A few miles west and six hours later more than 150 people gathered in the historic Howell Opera House in downtown Howell Monday evening and heard a positive message and raised more than $1,500 for a planned free dental clinic in response to rightwing author and commentator Ann Coulter calling half the U.S. population traitors.

Coulter spoke at Cleary University’s Economic Club Speakers Luncheon Series earlier in the day at a cost of $30,000 plus expenses. Many Livingston County residents were concerned that welcoming someone who has made numerous racist and hatful remarks in her books, columns and on TV and radio would further reinforce the county’s undeserved reputation as a place that welcomes racists and bigots of all ilks.

The Community Unitarian Universalists in Brighton and Voter's Voice - a group for independents, moderate Democrats and moderate Republicans – co-sponsored what they called “Turning a Negative into a Positive” at a Counter Coulter event that brought in Ann Arbor author Jonathan Cohn, a senior editor at The New Republic magazine, to talk about his book “Sick: The Untold Story of America's Health Care Crisis --- and the People Who Pay for it,” and the health care crisis in the United States. Cohn spoke for free, and admission was the price of any size monetary donation.

Jim Swonk, the president of Voter’s Voice and the President of the Board at the church, said he issued a challenge to Cleary President Tom Sullivan and the sponsors of the economic series that brought Coulter in to see who can raise the most money for a charity. Swonk said he has not heard from anyone. Still, Swonk was very pleased with the large turnout on a very wet and rainy evening.

“I’m very, very pleased to see this turnout,” he said. “I think it really speaks to the kind of people that live in Livingston County.”

The money raised will go to the VINA Community Dental Center of Livingston County that is under construction in donated space at the First United Methodist Church of Brighton. It is being organized by Dr. Samuel Daniels, and he said the space, equipment, labor, materials, architectural work and even the legal work to establish a nonprofit are being donated. He said the clinic should be ready to accept patients who have no dental insurance or are low income in about a year.

“Almost every dentist in town and their staffs have volunteered their services,” he said. “It has been talked about for about 25 years. The problem has been dentists are reluctant to treat these kinds of cases in their own offices.”

In addition to being a senior editor at The New Republic magazine, Cohn is also a media fellow at the Henry J. Kaiser Family Foundation and a senior fellow at Demos a non-partisan public policy center. Cohn writes about domestic politics and policy with a primary focus on health care. Cohn has also written for the New York Times, Washington Post, Newsweek, Mother Jones, Rolling Stone and Slate. A graduate of Harvard University, he now lives in Ann Arbor with his wife and two children. “Sick,” his first book, was published in April.

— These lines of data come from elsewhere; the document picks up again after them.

## config.mk

```make
export PLATFORM = sky130hd
export DESIGN_NAME = apb_tx_regbank
export DESIGN_NICKNAME = d
export VERILOG_FILES = /design/src/rtl/apb_tx_regbank.sv
export SDC_FILE = /design/constraint.sdc
export NUM_CORES = 1
export LEC_CHECK = 0
export ABC_CLOCK_PERIOD_IN_PS = 6300
export BUFFER_PORTS_ARGS = -buffer_cell sky130_fd_sc_hd__buf_4
export CORE_UTILIZATION = 58
export CTS_CLUSTER_DIAMETER = 100
export DETAILED_ROUTE_END_ITERATION = 8
export PLACE_DENSITY = 0.85
export SLEW_MARGIN = 15
export SYNTH_ARGS = -nofsm -noshare
export SYNTH_HDL_FRONTEND = slang
export SYNTH_SLANG_ARGS = --single-unit
```

## constraint.sdc

```tcl
create_clock -name PCLK_tx -period 6.3 [get_ports PCLK_tx]
set_input_delay 0.63 -clock PCLK_tx [delete_from_list [all_inputs] [get_ports PCLK_tx]]
set_output_delay 0.63 -clock PCLK_tx [all_outputs]
set_load 0.005 [all_outputs]
```

## src/rtl/apb_tx_regbank.sv

```systemverilog
// apb_tx_regbank: per-channel APB register bank with a shared transmit queue (valid/ready out).
// Define APB_TX_IRQ_EN to enable per-channel status-change flags and irq_tx_o.
module apb_tx_regbank #(
   parameter int unsigned CH_BITS    = 1,
   parameter int unsigned DATAWIDTH  = 32,
   parameter int unsigned FIFO_DEPTH = 4
) (
   input  logic                          PCLK_tx,
   input  logic                          PRESET_tx,
   input  logic [CH_BITS+2:0]            PADDR_tx_i,
   input  logic [DATAWIDTH-1:0]          PWDATA_tx_i,
   input  logic                          PWRITE_tx_i,
   input  logic                          PSELx_tx_i,
   input  logic                          PENABLE_tx_i,
   output logic [DATAWIDTH-1:0]          PRDATA_tx_o,
   output logic                          PREADY_tx_o,
   output logic                          PSLVERR_tx_o,
   output logic [(2**CH_BITS)*8-1:0]     prescale_tx,
   output logic [(2**CH_BITS)*8-1:0]     reg_command_tx,
   output logic [(2**CH_BITS)*8-1:0]     reg_id_tx,
   output logic [(2**CH_BITS)*16-1:0]    reg_data_field_tx,
   input  logic [(2**CH_BITS)*8-1:0]     reg_status_tx,
   output logic                          tx_valid_o,
   input  logic                          tx_ready_i,
   output logic [CH_BITS-1:0]            tx_ch_o,
   output logic [11:0]                   tx_word_o,
   output logic                          irq_tx_o
);

   localparam int unsigned NUM_CH       = 2 ** CH_BITS;
   localparam int unsigned ADDRESSWIDTH = CH_BITS + 3;
   localparam int unsigned PTR_W        = $clog2(FIFO_DEPTH);
   localparam int unsigned CNT_W        = $clog2(FIFO_DEPTH + 1);
   localparam int unsigned ENTRY_W      = CH_BITS + 12;

   typedef enum logic [1:0] {StIdle, StSetup, StAccess} state_e;

   state_e               r_state;
   state_e               w_phase;

   logic [7:0]           r_prescale   [NUM_CH];
   logic [7:0]           r_command    [NUM_CH];
   logic [7:0]           r_id         [NUM_CH];
   logic [15:0]          r_data_field [NUM_CH];
   logic [11:0]          r_last       [NUM_CH];
   logic [7:0]           w_status     [NUM_CH];

   logic [ENTRY_W-1:0]   r_mem [FIFO_DEPTH];
   logic [PTR_W-1:0]     r_wptr;
   logic [PTR_W-1:0]     r_rptr;
   logic [CNT_W-1:0]     r_count;

   logic [CH_BITS-1:0]   w_ch;
   logic [2:0]           w_off;
   logic                 w_full;
   logic                 w_stall;
   logic                 w_commit;
   logic                 w_err;
   logic                 w_wr;
   logic                 w_push;
   logic                 w_pop;
   logic [DATAWIDTH-1:0] w_rdata;
   logic                 w_unused_bits;

   assign w_ch          = PADDR_tx_i[ADDRESSWIDTH-1:3];
   assign w_off         = PADDR_tx_i[2:0];
   assign w_unused_bits = ^PWDATA_tx_i[DATAWIDTH-1:16];

   for (genvar g = 0; g < NUM_CH; g++) begin : g_ch
      assign prescale_tx[8*g +: 8]         = r_prescale[g];
      assign reg_command_tx[8*g +: 8]      = r_command[g];
      assign reg_id_tx[8*g +: 8]           = r_id[g];
      assign reg_data_field_tx[16*g +: 16] = r_data_field[g];
      assign w_status[g]                   = reg_status_tx[8*g +: 8];
   end

   // Current bus phase: ACCESS only when a SETUP (or a stalled ACCESS) preceded it;
   // PENABLE straight out of IDLE is treated as a protocol violation and ignored.
   always_comb begin
      w_phase = StIdle;
      if (PSELx_tx_i) begin
         if (!PENABLE_tx_i) begin
            w_phase = StSetup;
         end else if (r_state != StIdle) begin
            w_phase = StAccess;
         end
      end
   end

   // Full uses the registered count only, so a same-cycle pop does not release the stall.
   assign w_full   = (r_count == CNT_W'(FIFO_DEPTH));
   assign w_stall  = (w_phase == StAccess) && PWRITE_tx_i && (w_off == 3'd2) && w_full;
   assign w_commit = (w_phase == StAccess) && !w_stall;

   always_comb begin
      w_err = 1'b0;
      case (w_off)
         3'd2:       w_err = PWRITE_tx_i && w_status[w_ch][7];
         3'd5, 3'd7: w_err = PWRITE_tx_i;
`ifdef APB_TX_IRQ_EN
         3'd6:       w_err = 1'b0;
`else
         3'd6:       w_err = 1'b1;
`endif
         default:    w_err = 1'b0;
      endcase
   end

   assign w_wr   = w_commit && PWRITE_tx_i && !w_err;
   assign w_push = w_wr && (w_off == 3'd2);
   assign w_pop  = (r_count != '0) && tx_ready_i;

   assign PREADY_tx_o  = !w_stall;
   assign PSLVERR_tx_o = w_commit && w_err;

`ifdef APB_TX_IRQ_EN
   logic [7:0] r_flags       [NUM_CH];
   logic [7:0] r_status_prev [NUM_CH];
   logic [7:0] w_flags_next  [NUM_CH];
   logic       w_flags_any;
   logic       r_irq;

   // A rising status bit sets its flag even when software clears the same bit this cycle.
   always_comb begin
      w_flags_any = 1'b0;
      for (int c = 0; c < NUM_CH; c++) begin
         w_flags_next[c] = (r_flags[c] &
                            ~((w_wr && (w_off == 3'd6) && (w_ch == CH_BITS'(c))) ?
                              PWDATA_tx_i[7:0] : 8'h00)) |
                           (w_status[c] & ~r_status_prev[c]);
         w_flags_any     = w_flags_any | (|w_flags_next[c]);
      end
   end

   always_ff @(posedge PCLK_tx) begin
      for (int c = 0; c < NUM_CH; c++) begin
         r_status_prev[c] <= w_status[c];
      end
      if (PRESET_tx) begin
         for (int c = 0; c < NUM_CH; c++) begin
            r_flags[c] <= '0;
         end
         r_irq <= 1'b0;
      end else begin
         for (int c = 0; c < NUM_CH; c++) begin
            r_flags[c] <= w_flags_next[c];
         end
         r_irq <= w_flags_any;
      end
   end

   assign irq_tx_o = r_irq;
`else
   assign irq_tx_o = 1'b0;
`endif

   always_comb begin
      w_rdata = '0;
      case (w_off)
         3'd0: w_rdata[7:0]       = r_prescale[w_ch];
         3'd1: w_rdata[7:0]       = r_command[w_ch];
         3'd2: w_rdata[11:0]      = r_last[w_ch];
         3'd3: w_rdata[7:0]       = r_id[w_ch];
         3'd4: w_rdata[15:0]      = r_data_field[w_ch];
         3'd5: w_rdata[7:0]       = w_status[w_ch];
`ifdef APB_TX_IRQ_EN
         3'd6: w_rdata[7:0]       = r_flags[w_ch];
`else
         3'd6: w_rdata            = '0;
`endif
         default: w_rdata[CNT_W-1:0] = r_count;
      endcase
   end

   assign PRDATA_tx_o = (w_commit && !PWRITE_tx_i && !w_err) ? w_rdata : '0;

   always_ff @(posedge PCLK_tx) begin
      if (PRESET_tx) begin
         r_state <= StIdle;
      end else begin
         case (w_phase)
            StAccess: r_state <= w_stall ? StAccess : StIdle;
            StSetup:  r_state <= StSetup;
            default:  r_state <= StIdle;
         endcase
      end
   end

   always_ff @(posedge PCLK_tx) begin
      if (PRESET_tx) begin
         for (int c = 0; c < NUM_CH; c++) begin
            r_prescale[c]   <= '0;
            r_command[c]    <= '0;
            r_id[c]         <= '0;
            r_data_field[c] <= '0;
            r_last[c]       <= '0;
         end
      end else if (w_wr) begin
         case (w_off)
            3'd0:    r_prescale[w_ch]   <= PWDATA_tx_i[7:0];
            3'd1:    r_command[w_ch]    <= PWDATA_tx_i[7:0];
            3'd2:    r_last[w_ch]       <= PWDATA_tx_i[11:0];
            3'd3:    r_id[w_ch]         <= PWDATA_tx_i[7:0];
            3'd4:    r_data_field[w_ch] <= PWDATA_tx_i[15:0];
            default: ;
         endcase
      end
   end

   always_ff @(posedge PCLK_tx) begin
      if (PRESET_tx) begin
         for (int i = 0; i < FIFO_DEPTH; i++) begin
            r_mem[i] <= '0;
         end
         r_wptr  <= '0;
         r_rptr  <= '0;
         r_count <= '0;
      end else begin
         if (w_push) begin
            r_mem[r_wptr] <= {w_ch, PWDATA_tx_i[11:0]};
            r_wptr        <= r_wptr + PTR_W'(1);
         end
         if (w_pop) begin
            r_rptr <= r_rptr + PTR_W'(1);
         end
         case ({w_push, w_pop})
            2'b10:   r_count <= r_count + CNT_W'(1);
            2'b01:   r_count <= r_count - CNT_W'(1);
            default: r_count <= r_count;
         endcase
      end
   end

   assign tx_valid_o = (r_count != '0);
   assign {tx_ch_o, tx_word_o} = r_mem[r_rptr];

endmodule

```

==> impl_metrics.toml, run 1 <==
[cells_and_area]
layout_common_cells = "edfxtp_1, buf_4, nor2_1, mux2i_1, nand2_1"
fin_area_sq_um = 9770
final_common_cell = "edfxtp_1"
nets = 841
final_cells = 969
diodes = 0
final_layout_size_suffix_gt1_frac = 0.288
n_fill_cell = 850
synthToLayoutAreaGrowth_pct = 22.0

[floorplanning]
core-area_sq_um = 13300
core.rowCount = 42
initial_core_util = 0.600
ios = 187
dieArea_sq_um = 14300
die_w_microns = 119
die_y_microns = 119

[place]
post-place-ws_ps = 2380
port_buffers = 153
placedInstanceArea_sq_um = 9120
place_congestion = 0.905
hpwlAfterDp_microns = 13900
post-place-cells = 937

[sta]
fin_worst_skew_ps = 10.8
finalSetupViolCount = 0
relSlewSlack = 0.327
max_clock_freq_ghz = 0.284
timing.final.ws_setup_ps = 2780
rsz0062_at_grt = "false"
setup_tns_ps = 0
min_period_ps = 3520
min_period_over_period = 0.558
maxSlewViolCount = 0
worst_pin_slew_ps = 1000
hold_violations = 0

[critical_path]
crit_path_max_incr_delay_ps = 910
required_ps = 6360
cp.buffers_inverters = 1
cp_max_fo = 31
slowest_stage = "o21bai_1"
critPathKind = "input pin to flop"
crit_path_cell_trace = "buf_4 -> mux2_4 -> a221o_1 -> or3b_1 -> o21bai_1"
start_kind = "input pin"
worstPathArrival_ps = 3570
crit_family = "compound AO/OA/AOI/OAI gates"
ff2ff_path_depth = 6
cp.depth = 5
crit_path_end_kind = "flop"

[clock_tree]
clk_pin_slew_ps = 60
ctsResizeCount = 0
post_cts_buffers = 0
cts_sinks = 167
clockRootBuffer = "clkbuf_16"
numCtsBuffers = 17
cts.hold.buffers_added = 0
cts_tree = "built"
clock_path_buffers = 2
htreeDepth = 4
clk_latency_ps = 430

[synth]
synth-xor-area-share = 0.00438
synth_largest_area_cell = "edfxtp_1"
yosysTopAreaCellShare = 0.585
ys_ff_latch = 167
synth_compound_gate_area_share = 0.0638
synthMuxAreaShare = 0.106
seq_area_frac_synth = 0.613
synthAdderAreaFrac = 0.00563
synth_top_family_by_area = "simple AND/OR/NAND/NOR gates"
ys_top_cells_by_area = "edfxtp_1, nor2_1, mux2i_1"
ys.flop_type = "edfxtp_1"
syn_avg_cell_area_sq_um = 12.3
synth_edf_count = 156
async_flop_share = 0
ys_warn_count = 0
synth-simple-area-share = 0.159
syn_area_sq_um = 8010
synth_cell_types = 59
synth_cells = 652

[route]
drt_drc_violations_left = 0
routed_wl_microns = 20900
first_pass_iters = 5
postRouteAntennaNets = 0
wl_per_cell_microns = 21.5
via_count = 6043
first_iter_violations = 731
via_per_inst = 6.24

[power_and_ir_drop]
p_seq_frac = 0.487
p_leak_uw = 0.00389
power_density_nw_per_um2 = 263
clkPwrFrac = 0.444
internal-power_uw = 2010
ir_drop_v = 0.000210
pwr-share-comb = 0.069
p_sw_uw = 556
netSwitchingFraction = 0.216

[grt]
grt_usage = 0.297
grt_max_degree = 51
grt_pass1_wl_microns = 31600
grt_pass1_vias = 5972
antenna_found_initial = 0
grt_overflow = 0

[worst_hold_path]
min_path_cells = 3
holdCritPathClass = "input pin to flop"

[flow_run]
maxCapViolations = 0

[outcome]
status = "finished, final reports clean"
## cell type report
cell class | count | area [sq um] | share of cell area
clock buffers | 17 | 425 | 0.0435
clock inverters | 15 | 224 | 0.0229
inverters | 12 | 45.0 | 0.00461
multi-input cells | 427 | 2790 | 0.285
flip-flops and latches | 167 | 4900 | 0.502
well taps | 176 | 220 | 0.0225
repair buffers | 155 | 1160 | 0.119
## power groups by stage
stage	clock, uW	sequential, uW	combinational, uW
floorplan	0	1270	104
global placement	0	1270	170
detailed placement	0	1270	175
CTS	1140	1250	176
global route	1180	1250	190
finish	1140	1250	178
## Yosys cell counts, drive strengths merged (5+ instances only)
| library cell | n |
|---|---|
| o21bai | 8 |
| mux2i | 44 |
| o22a | 9 |
| nor3b | 7 |
| o21ai | 5 |
| buf | 33 |
| mux2 | 6 |
| nor3 | 17 |
| clkbuf | 29 |
| dfxtp | 11 |
| nand3 | 9 |
| nand2 | 28 |
| or3 | 6 |
| o22ai | 9 |
| or3b | 6 |
| edfxtp | 156 |
| nor2 | 152 |
| a21oi | 14 |
| and3 | 17 |
| mux4 | 15 |
| inv | 12 |
| nand2b | 17 |
## routing by layer
metal	global-route usage	vias to the layer above	routed length (microns)
met5	0	-	0
met4	0.150	0	626
met3	0.0646	52	2160
met2	0.473	450	10300
met1	0.386	2939	7750
li1	-	2602	-
## logic make-up (layout without fill, tap and decap cells)
logic type / Yosys count / in the layout
compound gates: 70 / 70
xor+xnor: 4 / 4
flops: 167 / 167
mux: 65 / 65
other cells: 1 / 17
simple gates: 268 / 268
buf+inv: 74 / 199
fa+ha+maj: 3 / 3
## sequential cells by signal (all words and copies together), names as in the netlist, named ones only
signal        flops
r_rptr            2
r_id             16
r_data_field     32
r_state           2
r_command        16
r_count           3
r_wptr            2
r_mem            52
r_last           24
r_prescale       16
## final timing paths
path / startpoint / to / slack [ps]
setup / recovery: PADDR_tx_i[3] / r_prescale[0][6] / 2780
hold / removal: PWDATA_tx_i[13] / r_data_field[1][13] / 500
setup reg to reg: r_state[1] / r_command[0][6] / 2910
hold reg to reg: r_rptr[1] / flop / 540
## worst reg2reg max path, cell delays in order, from the launching register on
cell and delay (ps):
dfxtp_1 300, o211a_1 220, ha_1 230, nor4bb_1 190
a31oi_1 350, nand3_1 690, o21bai_1 1040
## per-stage QoR
step | hold WS, ps | utilization | total power, uW
2_1_floorplan | 485 | - | 1370
3_3_place_gp | 504 | 0.683 | 1440
3_5_place_dp | 537 | 0.683 | 1450
4_1_cts | 494 | 0.732 | 2570
5_1_grt | 513 | 0.732 | 2620
6_report | 504 | 0.732 | 2570
No activity file was read; power rests on OpenSTA's default activity.
==> run 2: changes to the inputs <==
--- a/config.mk
+++ b/config.mk
@@ -5,12 +5,12 @@
 export SDC_FILE = /design/constraint.sdc
 export NUM_CORES = 1
 export LEC_CHECK = 0
-export ABC_CLOCK_PERIOD_IN_PS = 6300
+export ABC_CLOCK_PERIOD_IN_PS = 3700
 export BUFFER_PORTS_ARGS = -buffer_cell sky130_fd_sc_hd__buf_4
-export CORE_UTILIZATION = 58
+export CORE_UTILIZATION = 54
 export CTS_CLUSTER_DIAMETER = 100
 export DETAILED_ROUTE_END_ITERATION = 8
-export PLACE_DENSITY = 0.85
+export PLACE_DENSITY = 0.8
 export SLEW_MARGIN = 15
 export SYNTH_ARGS = -nofsm -noshare
 export SYNTH_HDL_FRONTEND = slang
==> constraint.sdc (replaced) <==
create_clock -name PCLK_tx -period 3.7 [get_ports PCLK_tx]
set_input_delay 0.37 -clock PCLK_tx [delete_from_list [all_inputs] [get_ports PCLK_tx]]
set_output_delay 0.37 -clock PCLK_tx [all_outputs]
set_load 0.005 [all_outputs]
==> run 2 against run 1 <==
Against the previous run: cell area rose by 0.86%; sequential share of layout area fell by 0.43 points; flip-flop and latch count did not move; core utilization fell by 5.1 points; via count rose by 1.1%; clock skew fell by 4.3 ps; largest cell class unchanged; critical endpoint is now r_count[2]; worst setup slack got worse by 2200 ps; combinational power rose by 78%.
==> impl_metrics.toml, run 2 (synthesis results as in run 1) <==
[cells_and_area]
final_common_cell = "buf_4"
final-seq-area_sq_um = 4900
final_layout_size_suffix_gt1_frac = 0.300
diodes = 0
synthToLayoutAreaGrowth_pct = 23.1
multiInputGateArea_sq_um = 2790
nets = 857
layout_common_cells = "buf_4, edfxtp_1, nor2_1, mux2i_1, nand2_1"
largest-register = "r_mem"
n_fill_cell = 1013
fin_area_sq_um = 9850
top_regs = "r_mem: 52 flops, r_data_field: 32 flops, r_last: 24 flops"
final_cells = 993
fin_util = 0.681
largest_reg_flops = 52

[grt]
grt_pass1_vias = 5887
met1_usage = 0.378
antenna_found_initial = 0
grt_usage = 0.297
grt_max_degree = 54
met2_usage = 0.482
busiest_layer = "met2"
grt_pass1_wl_microns = 32700
gr-usage-met3 = 0.0668
grt_overflow = 0

[sta]
rsz0062_at_grt = "false"
worst_pin_slew_ps = 1040
min_period_over_period = 0.839
setup_tns_ps = 0
maxSlewViolCount = 0
relSlewSlack = 0.303
fin_worst_skew_ps = 6.45
min_period_ps = 3100
hold_violations = 0
finalSetupViolCount = 0
max_clock_freq_ghz = 0.322
timing.final.ws_setup_ps = 596

[power_and_ir_drop]
ir_drop_v = 0.000383
power_density_nw_per_um2 = 432
p_leak_uw = 0.00394

[flow_run]
maxCapViolations = 0

[clock_tree]
clk_pin_slew_ps = 60
ctsResizeCount = 0
cts_tree = "built"
htreeDepth = 4
cts_sinks = 167
post_cts_buffers = 0
clk_latency_ps = 440
clock_path_buffers = 2
numCtsBuffers = 17
cts.hold.buffers_added = 0
clockRootBuffer = "clkbuf_16"

[critical_path]
crit_path_cell_trace = "o211a_1 -> ha_1 -> or4bb_1 -> nand2_1 -> nor2_1 -> inv_2 -> ha_1 -> inv_1 -> fa_1 -> xor2_1 -> or3_1 -> a21oi_1"
cp_max_fo = 16
path_common_cell = "ha_1"
crit_path_max_incr_delay_ps = 540
crit_family = "simple AND/OR/NAND/NOR gates"
start_kind = "flop"
cp.buffers_inverters = 2
critPathKind = "flop to flop"
required_ps = 4070
slowest_stage = "or4bb_1"
worstPathArrival_ps = 3470
crit_path_end_kind = "flop"

[route]
via_count = 6110
via_per_inst = 6.15
wl_per_cell_microns = 22.0
first_iter_violations = 599
drt_drc_violations_left = 0
postRouteAntennaNets = 0
first_pass_iters = 5
routed_wl_microns = 21900

[place]
port_buffers = 153
post-place-cells = 961
place_congestion = 0.902
hpwlAfterDp_microns = 14500
post-place-ws_ps = 456
placedInstanceArea_sq_um = 9250

[outcome]
status = "finished, final reports clean"

[floorplanning]
dieArea_sq_um = 15300
initial_core_util = 0.553
die_y_microns = 124
die_w_microns = 124
core-area_sq_um = 14500
ios = 187
core.rowCount = 44

[worst_hold_path]
holdCritPathClass = "input pin to flop"
run 2: cell count changes in the layout (fill, tap and decap cells not counted):
cell,before,now
buf_4,155,171
bufinv_16,5,3
clkbuf_1,0,1
clkinv_4,1,2
clkinvlp_4,4,3
inv_6,3,4
run 2: final cells by class:
type / instances / share of cell area
flip-flops and latches: 167 / 0.498
multi-input cells: 427 / 0.283
repair buffers: 171 / 0.130
clock buffers: 18 / 0.0436
well taps: 184 / 0.0234
clock inverters: 14 / 0.0177
inverters: 12 / 0.00457
run 2: final timing paths:
check	from	end	slack, ps	cells after the start
setup / recovery	r_state[1]	r_count[2]	600	12
hold / removal	PSELx_tx_i	r_state[0]	240	3
hold reg to reg	r_wptr[0]	r_wptr[0]	540	2
setup reg to reg	r_state[1]	r_count[2]	600	12
run 2: worst reg2reg max path: cells and delay by family, from the launching register on:
family                   cells  cell delay, ps
adder cells (fa/ha/maj)      3             850
AND/OR/NAND/NOR              4            1090
flip-flops                   1             300
AO/OA/AOI/OAI                2             290
buffers and inverters        2             350
XOR/XNOR                     1             160
run 2: through the flow:
step,hold WS [ps],power (uW)
floorplan,485,2340
global placement,510,2460
detailed placement,523,2480
CTS,219,4260
global route,258,4350
finish,235,4260
run 2: report_power, final:
group	internal (uW)	leakage, uW	switching [uW]
logic	128	0.00190	188
registers	2100	0.00175	24.7
clock network	1070	0.000285	748
run 2: per-layer routing:
| metal | wire length [microns] | vias to the layer above |
|---|---|---|
| li1 | - | 2641 |
| met1 | 7940 | 2955 |
| met2 | 10900 | 455 |
| met3 | 2330 | 59 |
| met4 | 659 | 0 |
| met5 | 0 | - |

“When they called to ask me to be the counter to Ann Coulter I didn’t know whether to be flattered or insulted,” he said. “I certainly don’t want to be the counterpart to Ann Coulter.”

Cohn said when he decided to write a book he chose to write about something no one else was writing about, but since then health care has become a major political issue. Cohn traveled all over the U.S. and some foreign countries and read every study and every source on health care he could get his hands on in doing the research for the book, and he has become a walking encyclopedia on the state of health care in America.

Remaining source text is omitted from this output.